In June 2018, social media giant Facebook open-sourced DensePose, a tool which was internally built by their artificial intelligence team. The tool has the ability to extract a 3D mesh model of a human body from two-dimensional RGB images. Facebook is also releasing the underlying code and dataset that DensePose was trained upon. The training set is called DensePose COCO. It will prove to be an invaluable tool for many computer graphics and computer vision researchers as the dataset contains image-to-surface correspondences annotated on 50,000 persons from the COCO dataset.
This particular tool can have a great impact on researchers and engineers working on scanners and 3D printing applications. The core team behind this project includes Rıza Alp Güler from INRIA, CentraleSupélec, Natalia Neverov and Iasonas Kokkino from FAIR. The research team states, “We involve human annotators to establish dense correspondences from 2D images to surface-based representations of the human body… If done naively, this would require by manipulating a surface through rotations — which can be frustratingly inefficient. Instead, we construct a two-stage annotation pipeline to efficiently gather annotations for image-to-surface correspondence.”

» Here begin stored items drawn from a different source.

`config.mk`:
```
export PLATFORM = sky130hd
export DESIGN_NAME = regbank_arbiter
export DESIGN_NICKNAME = d
export VERILOG_FILES = /design/src/rtl/regbank_arbiter.sv
export SDC_FILE = /design/constraint.sdc
export NUM_CORES = 1
export LEC_CHECK = 0
export ABC_CLOCK_PERIOD_IN_PS = 9850
export BUFFER_PORTS_ARGS = -buffer_cell sky130_fd_sc_hd__buf_4
export CAP_MARGIN = 40
export CORE_AREA = 10 10 166 168
export CTS_CLUSTER_DIAMETER = 200
export DETAILED_ROUTE_END_ITERATION = 8
export DIE_AREA = 0 0 176 178
export MAX_ROUTING_LAYER = met4
export PLACE_DENSITY = 0.81
export SLEW_MARGIN = 10
export SYNTH_ARGS = -nofsm -noshare
export SYNTH_HDL_FRONTEND = slang
export SYNTH_SLANG_ARGS = --single-unit
```
`constraint.sdc`:
```
create_clock -name clk -period 9.85 [get_ports clk]
set_input_delay 0.985 -clock clk [delete_from_list [all_inputs] [get_ports clk]]
set_output_delay 0.985 -clock clk [all_outputs]
set_load 0.05 [all_outputs]
```
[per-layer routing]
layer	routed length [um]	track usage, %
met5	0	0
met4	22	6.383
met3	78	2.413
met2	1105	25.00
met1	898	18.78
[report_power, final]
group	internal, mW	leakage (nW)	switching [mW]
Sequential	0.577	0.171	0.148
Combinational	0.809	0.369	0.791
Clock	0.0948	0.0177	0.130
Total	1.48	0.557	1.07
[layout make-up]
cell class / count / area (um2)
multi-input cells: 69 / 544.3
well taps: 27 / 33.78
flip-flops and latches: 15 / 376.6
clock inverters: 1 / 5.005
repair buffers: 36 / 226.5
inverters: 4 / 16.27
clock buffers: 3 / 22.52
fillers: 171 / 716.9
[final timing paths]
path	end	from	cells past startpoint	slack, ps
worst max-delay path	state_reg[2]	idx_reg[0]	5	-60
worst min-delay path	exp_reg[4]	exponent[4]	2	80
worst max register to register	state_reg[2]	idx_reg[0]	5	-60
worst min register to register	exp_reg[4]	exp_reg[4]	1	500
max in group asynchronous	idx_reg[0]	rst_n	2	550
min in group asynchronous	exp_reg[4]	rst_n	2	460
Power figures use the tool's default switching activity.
### src/rtl/pll_reconf_if.sv
// pll_reconf_if
//   Groups the trigger, altpll_reconfig and HDMI PLL status signals, plus the
//   sequencer's outputs, into one bundle.
//   Signal protocol (one place, applies to every signal here):
//     trigger_read   : one-cycle pulse from the resolution-select stage.
//     busy           : level from altpll_reconfig, high while the scan chain streams.
//     pll_locked     : asynchronous level from the HDMI PLL.
//     write_from_rom : one-cycle pulse starting altpll_reconfig.
//     video_reset    : level, high holds the downstream video pipeline.
//     reconf_done    : one-cycle pulse on a successful sequence.
//     error          : sticky level, set on any timeout, cleared on success.
//     state_dbg      : current sequencer state encoding.
//   master : the sequencer side.  slave : the surrounding system side.
interface pll_reconf_if;
  logic       trigger_read;
  logic       busy;
  logic       pll_locked;
  logic       write_from_rom;
  logic       video_reset;
  logic       reconf_done;
  logic       error;
  logic [2:0] state_dbg;

  modport master (
    input  trigger_read, busy, pll_locked,
    output write_from_rom, video_reset, reconf_done, error, state_dbg
  );

  modport slave (
    output trigger_read, busy, pll_locked,
    input  write_from_rom, video_reset, reconf_done, error, state_dbg
  );
endinterface
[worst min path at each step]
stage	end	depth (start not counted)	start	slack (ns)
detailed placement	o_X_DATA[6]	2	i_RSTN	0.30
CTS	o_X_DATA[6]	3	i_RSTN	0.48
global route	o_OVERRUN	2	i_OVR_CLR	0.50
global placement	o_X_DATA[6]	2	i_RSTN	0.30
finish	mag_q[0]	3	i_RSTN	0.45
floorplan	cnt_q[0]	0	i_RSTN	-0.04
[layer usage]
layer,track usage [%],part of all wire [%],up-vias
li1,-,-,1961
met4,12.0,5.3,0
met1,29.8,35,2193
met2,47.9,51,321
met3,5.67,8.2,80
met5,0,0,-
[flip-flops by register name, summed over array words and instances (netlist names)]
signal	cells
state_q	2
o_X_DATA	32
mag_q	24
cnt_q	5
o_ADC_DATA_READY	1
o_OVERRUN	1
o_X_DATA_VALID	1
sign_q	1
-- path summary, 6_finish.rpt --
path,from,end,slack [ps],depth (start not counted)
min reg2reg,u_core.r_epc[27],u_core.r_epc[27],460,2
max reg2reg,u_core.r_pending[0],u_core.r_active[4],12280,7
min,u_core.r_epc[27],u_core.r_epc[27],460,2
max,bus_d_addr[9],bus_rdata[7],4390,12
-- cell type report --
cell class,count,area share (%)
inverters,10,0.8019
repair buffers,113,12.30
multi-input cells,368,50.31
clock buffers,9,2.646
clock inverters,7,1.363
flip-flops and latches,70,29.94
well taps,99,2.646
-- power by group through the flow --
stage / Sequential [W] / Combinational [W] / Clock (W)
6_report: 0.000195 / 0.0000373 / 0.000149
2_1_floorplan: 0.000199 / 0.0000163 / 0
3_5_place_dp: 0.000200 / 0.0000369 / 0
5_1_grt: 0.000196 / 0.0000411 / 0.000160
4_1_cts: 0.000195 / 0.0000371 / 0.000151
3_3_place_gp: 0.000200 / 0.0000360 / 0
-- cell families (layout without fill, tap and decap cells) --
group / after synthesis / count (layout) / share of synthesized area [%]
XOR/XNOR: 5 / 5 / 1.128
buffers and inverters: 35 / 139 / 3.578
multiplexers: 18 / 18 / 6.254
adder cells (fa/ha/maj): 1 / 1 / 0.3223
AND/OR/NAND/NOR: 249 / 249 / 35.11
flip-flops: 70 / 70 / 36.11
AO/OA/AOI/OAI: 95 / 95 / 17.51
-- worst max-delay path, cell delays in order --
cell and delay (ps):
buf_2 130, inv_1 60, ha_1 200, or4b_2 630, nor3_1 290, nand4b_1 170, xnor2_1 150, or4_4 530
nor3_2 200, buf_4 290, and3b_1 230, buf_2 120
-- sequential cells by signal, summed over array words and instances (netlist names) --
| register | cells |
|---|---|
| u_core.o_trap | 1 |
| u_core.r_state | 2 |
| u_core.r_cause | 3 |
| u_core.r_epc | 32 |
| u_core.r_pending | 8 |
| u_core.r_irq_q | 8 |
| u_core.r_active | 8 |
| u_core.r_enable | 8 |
--- src/rtl/reg_file_if.sv ---
// Register file access bundle: write port (data, index, enable, stall),
// two read indices, two read data words and the written-since-reset bitmap.
interface reg_file_if #(
  parameter int WIDTH  = 8,
  parameter int DEPTH  = 8,
  parameter int ADDR_W = 3
);
  logic [WIDTH-1:0]  in;
  logic [ADDR_W-1:0] inaddress;
  logic              write;
  logic              busywait;
  logic [ADDR_W-1:0] out1address;
  logic [ADDR_W-1:0] out2address;
  logic [WIDTH-1:0]  regout1;
  logic [WIDTH-1:0]  regout2;
  logic [DEPTH-1:0]  written;

  modport master (
    output in, inaddress, write, busywait,
    output out1address, out2address,
    input  regout1, regout2, written
  );

  modport slave (
    input  in, inaddress, write, busywait,
    input  out1address, out2address,
    output regout1, regout2, written
  );
endinterface

--- src/rtl/reg_file.sv ---
// Architectural register file: two combinational read ports, one clocked
// write port stalled by busywait, async active-high rst clears all state.
// Ports: clk, rst, bus (reg_file_if.slave: in/inaddress/write/busywait,
// out1address/out2address -> regout1/regout2, written sticky bitmap).
// Optional write-through forwarding: define REG_FILE_BYPASS_EN.
module reg_file #(
  parameter int WIDTH  = 8,
  parameter int DEPTH  = 8,
  parameter int ADDR_W = 3
) (
  input logic        clk,
  input logic        rst,
  reg_file_if.slave  bus
);

  localparam logic [ADDR_W:0] DEPTH_C = DEPTH[ADDR_W:0];

  logic [WIDTH-1:0] regs [DEPTH];
  logic [DEPTH-1:0] written_q;
  logic             wr_ok;
  logic             in_rng;
  logic             rd1_rng;
  logic             rd2_rng;

  assign in_rng  = {1'b0, bus.inaddress}   < DEPTH_C;
  assign rd1_rng = {1'b0, bus.out1address} < DEPTH_C;
  assign rd2_rng = {1'b0, bus.out2address} < DEPTH_C;

  // Single qualified enable shared by the array and the forwarding path.
  assign wr_ok = bus.write & ~bus.busywait & ~rst & in_rng;

  always_ff @(posedge clk or posedge rst) begin
    if (rst) begin
      regs      <= '{default: '0};
      written_q <= '0;
    end else if (wr_ok) begin
      regs[bus.inaddress]      <= bus.in;
      written_q[bus.inaddress] <= 1'b1;
    end
  end

  always_comb begin
    bus.regout1 = '0;
    bus.regout2 = '0;
    if (rd1_rng) bus.regout1 = regs[bus.out1address];
    if (rd2_rng) bus.regout2 = regs[bus.out2address];
`ifdef REG_FILE_BYPASS_EN
    // wr_ok already implies an in-range target, so equality is enough.
    if (wr_ok && bus.out1address == bus.inaddress)
      bus.regout1 = bus.in;
    if (wr_ok && bus.out2address == bus.inaddress)
      bus.regout2 = bus.in;
`endif
  end

  assign bus.written = written_q;

endmodule

--- src/flat_wrapper.sv ---
// flat-port wrapper written by rule: the top's interface ports become plain ports
module reg_file_flat 
#(
  parameter int WIDTH  = 8,
  parameter int DEPTH  = 8,
  parameter int ADDR_W = 3
)
  (clk, rst, bus_in, bus_inaddress, bus_write, bus_busywait, bus_out1address, bus_out2address, bus_regout1, bus_regout2, bus_written);
  reg_file_if #(.WIDTH(WIDTH), .DEPTH(DEPTH), .ADDR_W(ADDR_W)) bus_i ();
  input logic clk;
  input logic rst;
  input wire logic [$bits(bus_i.in)-1:0] bus_in;
  input wire logic [$bits(bus_i.inaddress)-1:0] bus_inaddress;
  input wire logic [$bits(bus_i.write)-1:0] bus_write;
  input wire logic [$bits(bus_i.busywait)-1:0] bus_busywait;
  input wire logic [$bits(bus_i.out1address)-1:0] bus_out1address;
  input wire logic [$bits(bus_i.out2address)-1:0] bus_out2address;
  output wire logic [$bits(bus_i.regout1)-1:0] bus_regout1;
  output wire logic [$bits(bus_i.regout2)-1:0] bus_regout2;
  output wire logic [$bits(bus_i.written)-1:0] bus_written;
  assign bus_i.in = bus_in;
  assign bus_i.inaddress = bus_inaddress;
  assign bus_i.write = bus_write;
  assign bus_i.busywait = bus_busywait;
  assign bus_i.out1address = bus_out1address;
  assign bus_i.out2address = bus_out2address;
  assign bus_regout1 = bus_i.regout1;
  assign bus_regout2 = bus_i.regout2;
  assign bus_written = bus_i.written;
  reg_file #(.WIDTH(WIDTH), .DEPTH(DEPTH), .ADDR_W(ADDR_W)) u_core (.clk(clk), .rst(rst), .bus(bus_i));
endmodule
--- config.mk ---
export PLATFORM = sky130hd
export DESIGN_NAME = reg_file_flat
export DESIGN_NICKNAME = d
export VERILOG_FILES = /design/src/rtl/reg_file_if.sv /design/src/rtl/reg_file.sv /design/src/flat_wrapper.sv
export SDC_FILE = /design/constraint.sdc
export NUM_CORES = 1
export LEC_CHECK = 0
export ABC_AREA = 1
export CORE_MARGIN = 1
export CORE_UTILIZATION = 57
export DETAILED_ROUTE_END_ITERATION = 12
export PLACE_DENSITY_LB_ADDON = 0.08
export SLEW_MARGIN = 5
export SYNTH_ARGS = -nofsm -noshare
export SYNTH_HDL_FRONTEND = slang
export SYNTH_SLANG_ARGS = --single-unit
--- constraint.sdc ---
create_clock -name clk -period 1.6 [get_ports clk]
set_clock_uncertainty 0.2 [all_clocks]
set_input_delay 0.32 -clock clk [delete_from_list [all_inputs] [get_ports clk]]
set_output_delay 0.32 -clock clk [all_outputs]
set_load 0.005 [all_outputs]
==> summary.txt <==
STA
  – Final Hold Fails: 0
  – Slew headroom: 0.652
  – RSZ-0062 raised after global routing: yes
  – Max Slew Vio Count: 0
  – Worst slew pin tran: 522 ps
  – Final worst path period need: around 1800 ps
  – PnR worst setup slack: -243 ps
  – Hold slack final: between 200 and 250 ps
  – Max Freq: 543 MHz
  – Final period utilization: 1.15
  – Endpoints failing setup: 16

Route
  – WL/cell: about 16 um
  – Via/cell ratio: 5.35
  – DRC: 0
  – Initial DRC count: between 300 and 400
  – DRT antenna net count: 0
  – DRT Pass-1 Iters: 5
  – Via count: between 4,000 and 5,000
  – Final wirelength: around 13,000 um

Clocking
  – H-tree Lvls: 3
  – Sink Count: 72
  – Bufs on Longest Clock Path: 2
  – Clock slew at reported path FFs: roughly 80 ps
  – CTS tree: done
  – CTS root buf: clkbuf_8
  – TritonCTS Buffers: 9
  – Clk_lat worst skew: ~350 ps

Outcome
  – Status: finished with violations
  – Failing checks: negative setup slack

Power and ir drop
  – Net Switching: between 1.5 and 2 mW
  – Clk pwr share: 0.246
  – Worst vdd ir: about 0.69 mV
  – Seq pwr share: 0.434
  – Comb pwr share: 0.321
  – LEAKAGE: ~3.1 nW
  – Int Pwr: roughly 3.4 mW
  – Sw frac: 0.360
  – PD cells: between 900 and 1000 mW/mm2
  – Total power: between 5 and 6 mW

Logic synthesis
  – Synth Register Bits: between 70 and 80
  – Syn Std Cell Area: ~0.0042 mm2
  – Post-Synthesis Cells: 622
  – Syn Nets: 643
  – YS warnings: 0
  – Sequential area share after synthesis: 0.425
  – Syn_area_per_cell: about 6.8 um2
  – Distinct cells, synth: 14

Worst setup path
  – Critical Path Max Stage Delay: 400 ps
  – Worst path slowest cell: dfrtp_1
  – Crit path DAT: 1320 ps
  – Critical path endpoint category: output pin
  – Worst path cell trace: inv_1 > nand2_1 > nand3_2 > nand2_1 > nand2_2 > nand2_1 > buf_2
  – Most frequent CP cell: nand2_1
  – Req. time, crit path: around 1100 ps
  – CP Launch Type: flop
  – Crit path max fanout: 2
  – Worst Setup Path Type: reg -> out

Finish
  – P&R area growth vs syn: 30.4%
  – # diodes: 0
  – Layout cells sized above 1: 0.310
  – Multi-input gate area: between 0.002 and 0.0025 mm2
  – Filler cells: around 570
  – Register area: about 0.0018 mm2
  – Fin nets: around 740
  – Design area: 0.00552 mm2

Floorplan
  – Initial Util: 0.587
  – DIE WIDTH: between 80 and 90 um
  – I/O pin count: 45
  – Die area: between 0.007 and 0.008 mm2
  – # rows: 31
  – Core Area: just over 0.007 mm2
  – Die height: 88.2 um

Job
  – Max-Cap Viols: 0

Global route
  – Initial antenna violation count: 0
  – Total gr overflow: 0
  – First-pass GRT wire length: between 15,000 and 20,000 um
  – Vias in the first global route: just under 4,000
  – Largest net degree at the start of global routing: 42
  – Gr usage total: 0.342

Placed design
  – Port Buf Inserts: 44
  – DP Worst Slack: -867 ps
  – Post-DP HPWL: approximately 8800 um
  – Gpl congestion: between 0.9 and 1
  – DP Area: approximately 0.0050 mm2

Hold path
  – Hold crit path type: in -> async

Getting Complete Surface-Based Image Interpretation
The problem solved by DensePose is two-fold and deals with
- Narrow problem of human understanding
- Multi-view or single-view registration
The tool can be used to extract a 3D mesh model of a human body from 2D RGB images, but with several changes, it might be possible to use the same algorithms for different applications. The researchers state that human understanding research primarily aims at a very small set of features like joints, elbows and humans.
The researchers also state that these kinds of approaches may only be good for limited applications like action or gesture recognition. This approach also reduces image interpretation. The team states that because of these limitations they wanted to improve upon the present algorithms, “We wanted to go further. Imagine trying new clothes on via a photo, or putting costumes on your friend’s photos. For these tasks, a more complete, surface-based image interpretation is required.”
The system thus tries to understand human images in terms of surface-based models. Finding relations and correspondence between surfaces can be very useful. The researchers work shows that we can calculate dense correspondences between 2D RGB images and 3D surface models for the human body. The researchers take into account more than 5,000 nodes rather than only 10-20 joints. The speed up thus acquired can be used in the applications of virtual and augmented reality. The open sourced system can handle thousands of human images simultaneously on a single GPU. As stated above the researchers have released DensePose COCO to compliment this. Image-to-surface correspondences form the ground truth for training.
The DensePose Network
The researcher claim to have built a very novel and deep architecture for the task. They also make a claim that due to Caffe the neural network is as fast as Mask-RCNN. As the researchers say, “We build on FAIR’s Detectron system and extend it to incorporate dense pose estimation capabilities. As in Detectron’s Mask-RCNN system, we use Region-of-Interest Pooling followed by fully-convolutional processing. We augment the network with three output channels, trained to deliver an assignment of pixels to parts, and U-V coordinates”.
The strategy of the research project is to find dense correspondence by dividing the surface into many parts. The system determines for every pixel:
- which surface part it belongs to,
- where on the 2D parameterization of the part it corresponds to.
Architecture of DensePose network
The system can be trained in a supervised fashion. But it is claimed that better results can be achieved by “inpainting” the knowledge learned from supervision into non annotated regions of the human body. This is achieved by training a CNN-based “teacher network” to reconstruct ground truth values given the images.
Facebook says, “Detectron is a high-performance codebase for object detection, covering both bounding box and object instance segmentation outputs.” The team has designed the tool to be flexible for rapid implementation and evaluation. Detectron is used by the FAIR team on numerous state-of-the-art research projects. The commitment to open sourcing state of the art technologies is commendable. The DensePose GitHub repository also hosts trained models that can be readily used by researchers.
The researchers think that making DensePose open and accessible to all will make a huge difference. And they are right because there are not many datasets and tools available in the field of multi-view registrations and 3D model building. The data is very important and will be a treasure for many computer vision researchers in the field. Facebook feels that the release of the dataset will also bring engineers and researchers working in the fields of Computer Vision, Computer Graphics and Augmented Reality. Some of the applications mentioned by FB for such a technology are “creating whole-body filters or learning new dance moves from your cell phone.”